The Calder Game
- Front cover, designed by Brett Helquist
- Author: Blue Balliett
- Illustrator: Brett Helquist
- Cover artist: Brett Helquist
- Language: English
- Genre: Children's mystery novel
- Published: May 1, 2008 Scholastic Press
- Publication place: United States
- Media type: Print (hardback & paperback)
- Pages: 379 pgs.
- ISBN: 0-439-85207-2
- OCLC: 171287569
- LC Class: PZ7.B2128 Cal 2008
- Preceded by: The Wright 3

= The Calder Game =

Book by Blue Balliett

The Calder Game is a children's novel written by Blue Balliett and illustrated by Brett Helquist, published in 2008. It is the sequel to The Wright 3, which in turn is the sequel to Chasing Vermeer. Some underlying themes include the art of Alexander Calder, pentominoes, and the freedom of public art.

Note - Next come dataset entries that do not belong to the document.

===== config.mk =====
export PLATFORM = sky130hd
export DESIGN_NAME = cmp_sort_ctrl
export DESIGN_NICKNAME = d
export VERILOG_FILES = /design/src/rtl/cmp_sort_ctrl.sv
export SDC_FILE = /design/constraint.sdc
export NUM_CORES = 1
export LEC_CHECK = 0
export ABC_AREA = 1
export CAP_MARGIN = 20
export CORE_MARGIN = 2
export CORE_UTILIZATION = 40
export DETAILED_ROUTE_END_ITERATION = 6
export SYNTH_ARGS = -nofsm -noshare
export SYNTH_HDL_FRONTEND = slang
export SYNTH_SLANG_ARGS = --single-unit

===== constraint.sdc =====
create_clock -name clk -period 2.2 [get_ports clk]
set_input_delay 0.44 -clock clk [delete_from_list [all_inputs] [get_ports clk]]
set_output_delay 0.44 -clock clk [all_outputs]
set_load 0.05 [all_outputs]

===== src/rtl/cmp_sort_ctrl.sv =====
// rtl/cmp_sort_ctrl.sv - block bubble sorter sharing one magnitude comparator (SORT_DESC_EN selects descending order)
module cmp_sort_ctrl #(
    parameter int W     = 3,
    parameter int DEPTH = 4
) (
    input  logic         clk,
    input  logic         rst,
    input  logic         in_valid,
    input  logic [W-1:0] in_data,
    output logic         in_ready,
    output logic         out_valid,
    output logic [W-1:0] out_data,
    input  logic         out_ready,
    output logic         busy,
    output logic         sort_done
);
    localparam int IW = (DEPTH > 2) ? $clog2(DEPTH) : 1;
    localparam logic [IW-1:0] LAST_IDX = IW'(DEPTH - 1);
    localparam logic [IW-1:0] LAST_POS = IW'(DEPTH - 2);

    typedef enum logic [1:0] {ST_LOAD, ST_SORT, ST_DRAIN} state_t;

    state_t        state_q, state_d;
    logic [IW-1:0] wr_idx_q, wr_idx_d;
    logic [IW-1:0] rd_idx_q, rd_idx_d;
    logic [IW-1:0] pass_q, pass_d;
    logic [IW-1:0] pos_q, pos_d;
    logic [W-1:0]  mem_q [DEPTH];
    logic [W-1:0]  mem_d [DEPTH];

    logic [W-1:0]  cmp_a, cmp_b;
    logic          do_swap;

    always_comb begin
        cmp_a = mem_q[pos_q];
        cmp_b = mem_q[pos_q + IW'(1)];
`ifdef SORT_DESC_EN
        do_swap = cmp_a < cmp_b;
`else
        do_swap = cmp_a > cmp_b;
`endif
    end

    always_comb begin
        state_d   = state_q;
        wr_idx_d  = wr_idx_q;
        rd_idx_d  = rd_idx_q;
        pass_d    = pass_q;
        pos_d     = pos_q;
        mem_d     = mem_q;
        in_ready  = 1'b0;
        out_valid = 1'b0;
        out_data  = '0;
        busy      = 1'b0;
        sort_done = 1'b0;

        case (state_q)
            ST_LOAD: begin
                in_ready = !rst;
                if (in_valid) begin
                    mem_d[wr_idx_q] = in_data;
                    if (wr_idx_q == LAST_IDX) begin
                        wr_idx_d = '0;
                        state_d  = ST_SORT;
                    end else begin
                        wr_idx_d = wr_idx_q + IW'(1);
                    end
                end
            end
            ST_SORT: begin
                busy = !rst;
                // Fixed schedule: every pass walks all adjacent pairs, no early exit.
                if (do_swap) begin
                    mem_d[pos_q]          = cmp_b;
                    mem_d[pos_q + IW'(1)] = cmp_a;
                end
                if (pos_q == LAST_POS) begin
                    pos_d = '0;
                    if (pass_q == LAST_POS) begin
                        sort_done = !rst;
                        pass_d    = '0;
                        rd_idx_d  = '0;
                        state_d   = ST_DRAIN;
                    end else begin
                        pass_d = pass_q + IW'(1);
                    end
                end else begin
                    pos_d = pos_q + IW'(1);
                end
            end
            ST_DRAIN: begin
                out_valid = !rst;
                out_data  = rst ? '0 : mem_q[rd_idx_q];
                if (out_ready) begin
                    if (rd_idx_q == LAST_IDX) begin
                        rd_idx_d = '0;
                        state_d  = ST_LOAD;
                    end else begin
                        rd_idx_d = rd_idx_q + IW'(1);
                    end
                end
            end
            default: state_d = ST_LOAD;
        endcase
    end

    always_ff @(posedge clk) begin
        if (rst) begin
            state_q  <= ST_LOAD;
            wr_idx_q <= '0;
            rd_idx_q <= '0;
            pass_q   <= '0;
            pos_q    <= '0;
            for (int i = 0; i < DEPTH; i++) begin
                mem_q[i] <= '0;
            end
        end else begin
            state_q  <= state_d;
            wr_idx_q <= wr_idx_d;
            rd_idx_q <= rd_idx_d;
            pass_q   <= pass_d;
            pos_q    <= pos_d;
            mem_q    <= mem_d;
        end
    end
endmodule


=== Yosys cells after proc, flatten, opt, wreduce, memory -nomap -nowiden ===
Cells that the tools add are included.

* Register bits: 22
* Bits in latches: 0
* Bits in writable memories: 0
* ROM bits: 0
* Input bits: 7
* Output and inout bits: 7
* Word-level logic and storage cells: 94
* Memories: 0

* Add/subtract/negate cells: 4
* Multiply operators: 0
* Div/mod/pow operators: 0
* $lt $le $gt $ge: 8
* Equal/unequal tests: 13
* Shift operators: 0
* Multiplexer cells: 44
* Bitwise operators: 4
* Reductions and logical operators: 12

{| class="wikitable"
|+ Operators by type and width
! operator !! number
|-
| $bwmux 12 || 3
|-
| $mux 3 || 11
|-
| $mux 2 || 13
|-
| $mux 12 || 2
|-
| $pmux 12 s2 || 1
|-
| $bmux 3 s2 || 3
|-
| $demux 3 s2 || 3
|-
| $ne 2x2->1 const B || 7
|-
| $ge 3x3->1 const B || 4
|-
| $not 2->3 || 4
|-
| $eq 2x2->1 const B || 5
|-
| $lt 3x1->1 const B || 3
|-
| $add 2x1->2 const B || 4
|-
| $mux 1 || 6
|-
| $pmux 2 s3 || 1
|-
| $reduce_and 6->1 || 1
|-
| $pmux 2 s2 || 1
|-
| $reduce_and 2->1 || 2
|-
| $reduce_and 4->1 || 1
|-
| $reduce_bool 2->1 || 2
|-
| $gt 3x3->1 || 1
|-
| $logic_and 1x1->1 || 3
|-
| $reduce_and 3->1 || 1
|-
| $eq 2x1->1 const B || 1
|-
| other kinds (2) || 2
|}

=== Logic depth before layout (Yosys ltp) ===
Gate-level depths: netlist of run 1.

* Word-level depth: 9
* Depth in mapped cells: 16
* Depth with buffers taken out: 15

=== Worst setup path after synthesis of run 1 ===
Ideal clock, no wire load.

* Path kind: input port to output port
* Start: in rst
* End: out out_data[0]
* Arrival: 2294 ps
* Required time: 1760 ps
* Slack: -534 ps
* Stages on the path: 4
* Path buffers: 1
* Path through: clkbuf_1 > nor2_1 > inv_1 > a21oi_1

* Cells in the longest elaborated chain, start to end: 2

{| class="wikitable"
|+ Ends and longest elaborated chain
! what !! RTL line !! source
|-
| start: declaration || 7 || <nowiki>input logic rst,</nowiki>
|-
| $mux 3 || 93 || <nowiki>out_data = rst ? '0 : mem_q[rd_idx_q];</nowiki>
|-
| $mux 3 || 57 || <nowiki>case (state_q)</nowiki>
|-
| end: declaration || 12 || <nowiki>output logic [W-1:0] out_data,</nowiki>
|}

Every way passes these cells.

=== Worst setup path after layout of run 1 ===
* Start: reg pos_q[0]
* End: out sort_done

* Cells in the longest elaborated chain, start to end: 3

{| class="wikitable"
|+ Ends and longest elaborated chain
! what !! RTL line !! source
|-
| start: declaration || 27 || <nowiki>logic [IW-1:0] pos_q, pos_d;</nowiki>
|-
| start signal: assignment || 122 || <nowiki>pos_q <= pos_d;</nowiki>
|-
| $eq 2x2->1 || 77 || <nowiki>if (pos_q == LAST_POS) begin</nowiki>
|-
| $mux 1 || 77 ||
|-
| $mux 1 || 57 ||
|-
| end: declaration || 15 || <nowiki>output logic sort_done</nowiki>
|}

Every way passes these cells.

==> results of run 1 <==
-- final timing paths --
path	startpoint	endpoint
worst max-delay path	pos_q[0]	sort_done
worst min-delay path	pass_q[1]	pass_q[1]
worst max register to register	pos_q[0]	mem_q[11]
worst min register to register	pass_q[1]	pass_q[1]
-- tightest hold or removal path: cells and delay by family (launching register included) --
| family | cells | cell delay, ns |
|---|---|---|
| flip-flops | 1 | 0.32 |
| buffers and inverters | 1 | 0.08 |
| AO/OA/AOI/OAI | 1 | 0.07 |
-- through the flow --
| step | instances | power (W) | cell area (µm²) | setup slack [ns] | hold WS (ns) |
|---|---|---|---|---|---|
| floorplan | 304 | 0.000642 | 1830 | 0.0271 | 0.473 |
| finish | 386 | 0.00117 | 2400 | 0.133 | 0.513 |
| global route | 386 | 0.00124 | 2400 | -0.0135 | 0.563 |
| detailed placement | 381 | 0.000742 | 2190 | 0.0615 | 0.495 |
| global placement | 381 | 0.000738 | 2190 | 0.0606 | 0.488 |
| CTS | 386 | 0.00114 | 2280 | -0.00619 | 0.511 |
-- synthesized netlist by cell type, types with 2 or more instances --
| cell | count |
|---|---|
| nand2_1 | 74 |
| nand3_1 | 52 |
| nor2_1 | 46 |
| inv_1 | 35 |
| dfxtp_1 | 22 |
| a21oi_1 | 21 |
| o21ai_0 | 13 |
| ha_1 | 12 |
| nand2_2 | 6 |
| a211oi_1 | 3 |
| and2_1 | 3 |
| buf_2 | 3 |
| nor2_2 | 2 |
| nor3_1 | 2 |
| o21ai_1 | 2 |
-- layout by cell type (no fill, tap or decap), types with 3 or more instances in the layout --
cell	instances
and2_4	3
dfxtp_1	20
nand3_1	46
nor2_2	8
o21ai_0	13
ha_4	3
ha_1	9
buf_4	17
a21oi_2	5
inv_1	31
clkdlybuf4s50_1	5
clkbuf_8	3
inv_2	4
nand2_4	4
nor2_1	38
a211oi_1	3
a21oi_1	17
nand2_2	6
nand3_2	6
nor2_4	3
nand2_1	70
buf_12	7
-- power by group through the flow --
stage	clock (W)	sequential (W)	combinational, W
2_1_floorplan	0	0.000445	0.000197
3_3_place_gp	0	0.000450	0.000288
3_5_place_dp	0	0.000451	0.000291
4_1_cts	0.000399	0.000441	0.000296
5_1_grt	0.000415	0.000445	0.000378
6_report	0.000389	0.000442	0.000336
-- layer usage --
layer / part of all wire, % / GRT usage [%] / wire [µm]
met1: 43 / 25.0 / 2230
met2: 50 / 39.1 / 2590
met3: 4.3 / 3.56 / 223
met4: 2.1 / 6.08 / 108
met5: 0 / 0 / 0
-- registers in the layout, indices dropped and copies added (netlist names) --
| register | count |
|---|---|
| mem_q | 12 |
| pass_q | 2 |
| pos_q | 2 |
| rd_idx_q | 2 |
| state_q | 2 |
| wr_idx_q | 2 |
-- final cells by class --
| type | instances | area, µm² | area share, % |
|---|---|---|---|
| clock buffers | 3 | 41.3 | 1.72 |
| flip-flops and latches | 22 | 443 | 18.4 |
| multi-input cells | 240 | 1330 | 55.4 |
| inverters | 36 | 138 | 5.73 |
| clock inverters | 1 | 30.0 | 1.25 |
| well taps | 52 | 65.1 | 2.71 |
| repair buffers | 32 | 353 | 14.7 |
-- logic make-up after synthesis --
family / after synthesis
flops: 22
buf+inv: 42
compound gates: 41
fa+ha+maj: 12
simple gates: 187
-- what timing repair did --
action / in CTS / in global routing
resized for setup: 3 / 33
pin swaps: 1 / 4
endpoints found under the hold margin: 0 / 0
setup endpoints to repair: 1 / 14
buffers inserted: 1 / 0
==> flow_summary.ini, run 1 <==
[yosys]
yosysTopAreaCellShare_pct = 24.6
synth.avg_cell_area_um2 = 5.89
netlist_instances = 304
synth-xor-area-share_pct = 0
synth_top_family_by_area = simple AND/OR/NAND/NOR gates
synthMuxAreaShare_pct = 0
synth_edf_count = 0
synth_fa_ha_area_share_pct = 8.39
yosys_warnings = 0
ys_ff_latch = 22
ys_types = 23
yosysSeqAreaShare_pct = 24.6
yosysTopAreaCell = dfxtp_1
synth_area_um2 = 1790
synth-simple-area-share_pct = 45.1
yosys_most_used_dff = dfxtp_1
synth_compound_area_share_pct = 12.2
synth_fp_nets = 323
synthArstFlopShare_pct = 0
synth_area_leaders = dfxtp_1 25%, nand2_1 16%, nand3_1 15%, nor2_1 9.6%, ha_1 8.4%

[outcome]
status = finished, final reports clean

[clock_tree]
clock_path_buffers = 2
cts_sinks = 22
cts_hold_buf = 0
path_clk_slew_ns = 0.09
root_buffer = clkbuf_8
tritoncts = built
insertion_delay_ns = 0.27
cts_inserted_buffers = 3
cts.htree.levels = 1

[sta]
hold_viol = 0
slew_violations = 0
relSlewSlack_pct = 74.1
finalCriticalPeriod_ns = 2.07
max_freq_ghz = 0.484
setup_tns_ns = 0
rsz0062_at_grt = true
post-route-period-util_pct = 94.0
setup_viol = 0
worst_pin_slew_ns = 0.388
skew_ns = 0.00163

[pwr]
swShare_pct = 31.0
cell_internal_pwr_w = 0.000806
pwr-share-comb_pct = 28.8
power_frac_clock_pct = 33.4
switchingPower_w = 0.000361
seq_power_share_pct = 37.8
p_leak_nw = 1.08
ir_drop_mv = 0.328
cellPowerDensity_nw_per_um2 = 486

[critical_path]
cp_max_fo = 5
crit_chain = inv_2 > buf_6 > ha_1 > inv_1 > nand2_1 > o21ai_2 > inv_1 > nand2_2 > nor2_4 > buf_12
cpMaxStageDelayCell = dfxtp_2
crit_type = register to output pin
r2r_slack_ns = 0.19
crit_family = buffers and inverters
crit_buf_inv = 5
required_ns = 1.76
max_stage_delay_ns = 0.33
rr_worst_depth = 14
cp-end-kind = output pin
cp_common_cell = inv_1
crit_arrival_ns = 1.63
cp.depth = 10
cp-start-kind = register

[route]
ant_nets = 0
drc = 0
routed_via_density = 5.19
wirelength_um = 5150
drtIter0Drc = 157
wl_per_cell_um = 13.3
via_count = 2002
dr.pass1.iters = 4

[die]
dieWidth_um = 70.9
initial_core_util_pct = 41.4
fp-row-count = 24
chipHeight_um = 70.9
io_pins = 14
die_area_um2 = 5030
fp.coreArea_um2 = 4320

[placement]
io_buffers = 13
gp_congestion = 0.879
hpwl_um = 4170

[job]
drv_cap = 0

[global_route]
track_usage_pct = 21.2
antenna_found_initial = 0
grt_pass1_wl_um = 8470
overflow = 0
grt_max_degree = 15
grt_pass1_vias = 1856

[layout]
final_util_pct = 55.5
antenna_cells = 0
drive_gt1_share_pct = 22.8
n_fill_cell = 448
area_delta_synth_final_pct = 34.1
fin_nets = 354

[worst_hold_path]
hold_path_depth = 2
hp-class = register to register
Note: power is estimated with default switching activity, not from simulation.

Calder, Petra, and Tommy next appeared in Balliett’s book Pieces and Players, published in 2015.

==Plot overview==
Calder Pillay travels with his father to Woodstock, Oxfordshire and becomes interested in an unexpected Alexander Calder sculpture (who coincidentally is his namesake) in the town square. On the same night, both Calder and the sculpture disappear. His friends Petra and Tommy fly to England to aid his father in finding him.

==Critical reception==
The Calder Game received mainly positive reviews. School Library Journal called it "every bit as intricate, engaging, and delightful" as its two precursors and praised the structure of the novel. Publishers Weekly was positive and wrote that it was "an ambitious novel". BookPage's Alice Cary praised the pacing and intriguing questions. The website Kidsreads.com claimed that The Calder Game is "Balliett's best work of fiction yet".

However, Kirkus Reviews felt that The Calder Game "falls short of Chasing Vermeers brilliance" and it was marred by a "problematic construction and too many tidy dei ex machinis".